Association of the cytochrome P450 and arylamine N-acetyltransferase gene polymorphisms with the incidence of head and neck cancer in Polish population
Association of the cytochrome P450 and arylamine N-acetyltransferase gene polymorphisms with the incidence of head and neck cancer in Polish population
Objectives
Head and neck cancer (HNC) is one of the most common cancers. Most exogenous HNC is head and neck squamous cell carcinomas. Scientists are striving to develop diagnostic tests that will allow the prognosis of HNC. The aim of the study was to determine the risk of HNC. The research concerned changes caused by polymorphisms in genes encoding proteins responsible for the metabolism of xenobiotics.
Material and Methods
In group of 280 patients with HNC, the occurrence of polymorphic variants in NAT1(rs72554606), NAT2(rs1799930), CYP1A(rs1799814), CYP2D(rs3892097) were studied with TaqMan technique. The control group consisted of 260 cancer free people. The TNM scale was analyzed. Gene interactions of genotyped polymorphisms were investigated. The effects of smoking and alcohol consumption on HNC were assessed.
Results
The results indicated an increased risk of HNC in NAT1 polymorphisms in the GC genotype (OR = 1.772, 95% CI: 1.184–2.651, p = 0.005) and NAT2 polymorphism in the GA genotype (OR = 1.506, 95% CI: 1.023–2.216, p = 0.037).
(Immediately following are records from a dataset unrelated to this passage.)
==> src/rtl/inv_facto_if.sv <==
// rtl/inv_facto_if.sv - start/Done handshake and result bundle for the inverse-factorial engine
//
// Purpose: groups the request (Y, start_i) and result (busy, Done, exact, n_out)
// signals of inv_facto so that they travel as one port.
// Ports (as interface members):
//   Y       [W-1:0]    target value, driven by the requester
//   start_i            start request, driven by the requester
//   busy               computation in progress, driven by the engine
//   Done               one-cycle completion pulse, driven by the engine
//   exact              n_out! == Y, driven by the engine
//   n_out   [N_W-1:0]  largest n with n! <= Y, driven by the engine

interface inv_facto_if #(
  parameter int W   = 8,
  parameter int N_W = 8
);
  logic [W-1:0]   Y;
  logic           start_i;
  logic           busy;
  logic           Done;
  logic           exact;
  logic [N_W-1:0] n_out;

  modport master (
    output Y, start_i,
    input  busy, Done, exact, n_out
  );

  modport slave (
    input  Y, start_i,
    output busy, Done, exact, n_out
  );
endinterface
===== src/flat_wrapper.sv =====
// flat-port wrapper written by rule: the top's interface ports become plain ports
module mux_decoder_flat 
#(
  parameter int LAT   = 7,
  parameter int DEPTH = 4,
  parameter int CNTW  = 8
)
  (clk, rst_n, bus_enc_data, bus_enc_datavalid, bus_dec_ready, bus_dec_data, bus_dec_datavalid, bus_fifo_level, bus_viol_cnt, bus_ovf, bus_sync_done);
  mux_decoder_if #(.DEPTH(DEPTH), .CNTW(CNTW)) bus_i ();
  input  logic clk;
  input  logic rst_n;
  input wire logic [$bits(bus_i.enc_data)-1:0] bus_enc_data;
  input wire logic [$bits(bus_i.enc_datavalid)-1:0] bus_enc_datavalid;
  input wire logic [$bits(bus_i.dec_ready)-1:0] bus_dec_ready;
  output wire logic [$bits(bus_i.dec_data)-1:0] bus_dec_data;
  output wire logic [$bits(bus_i.dec_datavalid)-1:0] bus_dec_datavalid;
  output wire logic [$bits(bus_i.fifo_level)-1:0] bus_fifo_level;
  output wire logic [$bits(bus_i.viol_cnt)-1:0] bus_viol_cnt;
  output wire logic [$bits(bus_i.ovf)-1:0] bus_ovf;
  output wire logic [$bits(bus_i.sync_done)-1:0] bus_sync_done;
  assign bus_i.enc_data = bus_enc_data;
  assign bus_i.enc_datavalid = bus_enc_datavalid;
  assign bus_i.dec_ready = bus_dec_ready;
  assign bus_dec_data = bus_i.dec_data;
  assign bus_dec_datavalid = bus_i.dec_datavalid;
  assign bus_fifo_level = bus_i.fifo_level;
  assign bus_viol_cnt = bus_i.viol_cnt;
  assign bus_ovf = bus_i.ovf;
  assign bus_sync_done = bus_i.sync_done;
  mux_decoder #(.LAT(LAT), .DEPTH(DEPTH), .CNTW(CNTW)) u_core (.clk(clk), .rst_n(rst_n), .bus(bus_i));
endmodule

===== config.mk =====
export PLATFORM = sky130hd
export DESIGN_NAME = mux_decoder_flat
export DESIGN_NICKNAME = d
export VERILOG_FILES = /design/src/rtl/mux_decoder_if.sv /design/src/rtl/mux_decoder.sv /design/src/flat_wrapper.sv
export SDC_FILE = /design/constraint.sdc
export NUM_CORES = 1
export LEC_CHECK = 0
export BUFFER_PORTS_ARGS = -buffer_cell sky130_fd_sc_hd__buf_2
export CAP_MARGIN = 15
export CORE_UTILIZATION = 51
export DETAILED_ROUTE_END_ITERATION = 12
export HOLD_SLACK_MARGIN = 0.12
export PLACE_DENSITY = 0.75
export SYNTH_ARGS = -nofsm -noshare
export SYNTH_HDL_FRONTEND = slang
export SYNTH_SLANG_ARGS = --single-unit

===== constraint.sdc =====
create_clock -name clk -period 2.5 [get_ports clk]
set_input_delay 0.5 -clock clk [delete_from_list [all_inputs] [get_ports clk]]
set_output_delay 0.5 -clock clk [all_outputs]
set_load 0.005 [all_outputs]
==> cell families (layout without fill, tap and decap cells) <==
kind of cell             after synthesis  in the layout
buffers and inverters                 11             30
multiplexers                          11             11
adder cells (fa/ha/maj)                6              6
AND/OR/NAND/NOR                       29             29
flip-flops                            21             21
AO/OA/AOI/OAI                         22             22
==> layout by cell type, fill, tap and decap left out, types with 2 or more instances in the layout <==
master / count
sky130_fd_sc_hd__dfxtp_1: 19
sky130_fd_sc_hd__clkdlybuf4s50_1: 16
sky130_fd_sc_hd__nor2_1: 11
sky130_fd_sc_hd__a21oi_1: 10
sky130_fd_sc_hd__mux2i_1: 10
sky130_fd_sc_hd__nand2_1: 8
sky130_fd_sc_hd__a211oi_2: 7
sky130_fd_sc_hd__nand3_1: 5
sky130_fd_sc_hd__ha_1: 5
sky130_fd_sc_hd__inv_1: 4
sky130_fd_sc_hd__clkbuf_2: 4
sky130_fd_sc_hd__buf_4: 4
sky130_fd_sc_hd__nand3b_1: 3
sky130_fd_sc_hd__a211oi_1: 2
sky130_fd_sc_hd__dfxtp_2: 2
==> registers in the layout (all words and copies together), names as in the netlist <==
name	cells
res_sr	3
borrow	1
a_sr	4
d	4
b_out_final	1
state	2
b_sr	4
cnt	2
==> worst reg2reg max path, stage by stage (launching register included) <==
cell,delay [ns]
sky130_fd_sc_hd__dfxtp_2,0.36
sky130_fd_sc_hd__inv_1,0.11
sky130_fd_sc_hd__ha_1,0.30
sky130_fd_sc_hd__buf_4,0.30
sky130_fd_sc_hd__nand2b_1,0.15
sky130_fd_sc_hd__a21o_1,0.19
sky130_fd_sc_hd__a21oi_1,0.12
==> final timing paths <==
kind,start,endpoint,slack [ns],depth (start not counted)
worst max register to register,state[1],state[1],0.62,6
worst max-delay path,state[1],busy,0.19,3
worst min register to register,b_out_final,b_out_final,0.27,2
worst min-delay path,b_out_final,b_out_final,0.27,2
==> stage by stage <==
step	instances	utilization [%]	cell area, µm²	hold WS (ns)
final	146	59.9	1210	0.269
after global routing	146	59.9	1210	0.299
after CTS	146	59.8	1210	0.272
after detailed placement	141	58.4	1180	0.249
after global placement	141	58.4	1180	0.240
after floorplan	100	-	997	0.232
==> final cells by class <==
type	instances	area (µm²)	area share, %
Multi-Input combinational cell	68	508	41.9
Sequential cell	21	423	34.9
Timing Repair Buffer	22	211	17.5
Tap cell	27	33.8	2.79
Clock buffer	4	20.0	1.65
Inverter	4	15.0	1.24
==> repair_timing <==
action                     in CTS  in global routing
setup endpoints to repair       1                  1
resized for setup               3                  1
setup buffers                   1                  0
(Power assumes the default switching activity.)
File: config.mk
export PLATFORM = sky130hd
export DESIGN_NAME = alu_req_arbiter
export DESIGN_NICKNAME = d
export VERILOG_FILES = /design/src/rtl/alu_req_arbiter_pkg.sv /design/src/rtl/alu_req_arbiter_rr_grant.sv /design/src/rtl/alu_req_arbiter.sv
export SDC_FILE = /design/constraint.sdc
export NUM_CORES = 1
export LEC_CHECK = 0
export CAP_MARGIN = 20
export CORE_UTILIZATION = 40
export CTS_BUF_LIST = sky130_fd_sc_hd__clkbuf_4 sky130_fd_sc_hd__clkbuf_8
export DETAILED_ROUTE_END_ITERATION = 6
export DONT_BUFFER_PORTS = 1
export PLACE_DENSITY = 0.6
export SLEW_MARGIN = 25
export SYNTH_ARGS = -nofsm -noshare
export SYNTH_HDL_FRONTEND = slang
export SYNTH_HIERARCHICAL = 1
export SYNTH_SLANG_ARGS = --single-unit
File: constraint.sdc
create_clock -name CLK -period 3.1 [get_ports CLK]
set_input_delay 0.465 -clock CLK [delete_from_list [all_inputs] [get_ports CLK]]
set_output_delay 0.465 -clock CLK [all_outputs]
set_load 0.005 [all_outputs]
The protective phenomenon in the CYP1A polymorphism the GT genotype (OR = 0.587, 95% CI: 0.381–0.903, p = 0.015) and the TT genotype (OR = 0.268, 95% CI: 0.159–0.452, p = 0.001). The coexistence of GA-GC polymorphisms (OR = 2.687, 95% CI: 1.387–5.205, p = 0.003) in NAT2-NAT1 genes increases the risk of HNC. Risk-reducing effect in the polymorphism GG-GT (OR = 0.340, 95% CI: 0.149–0.800, p = 0.011), GG-TT (OR = 0.077, 95% CI: 0.028–0.215, p < 0.0001), GA-TT (OR = 0.250, 95% CI: 0.100–0.622, p = 0.002), AA-GT (OR = 0.276, 95% CI: 0.112–0.676, p = 0.002) in NAT2-CYP1A genes. In the CYP2D-CYP1A genes in the polymorphisms CT-CC (OR = 0.338, 95% CI: 0.132–0.870, p = 0.020), TT-GG (OR = 0.100, 95% CI: 0.027–0.359, p = 0.001), TT-GC (OR = 0.190, 95% CI: 0.072–0.502, p = 0.0004), TT-CC (OR = 0.305, 95% CI: 0.107–0.868, p = 0.024). Correlation was noted between cigarette smoking and HNC (OR = 7.297, 95% CI: 4.989–10.674, p < 0.0001) and consuming alcohol (OR = 1.572, 95% CI: 1.003–2.464, p = 0.047).
Conclusions
The CYP1A polymorphism shows a protective association with HNC. On the other hand, NAT2, NAT1 polymorphism influence the susceptibility to developing HNC. The coexistence of the NAT2-NAT1 genotypes increases the risk of HNC. In contrast, NAT1-CYP1A and CYP1A-CYP2D reduce this risk. Smoking and alcohol consumption increase the incidence of HNC.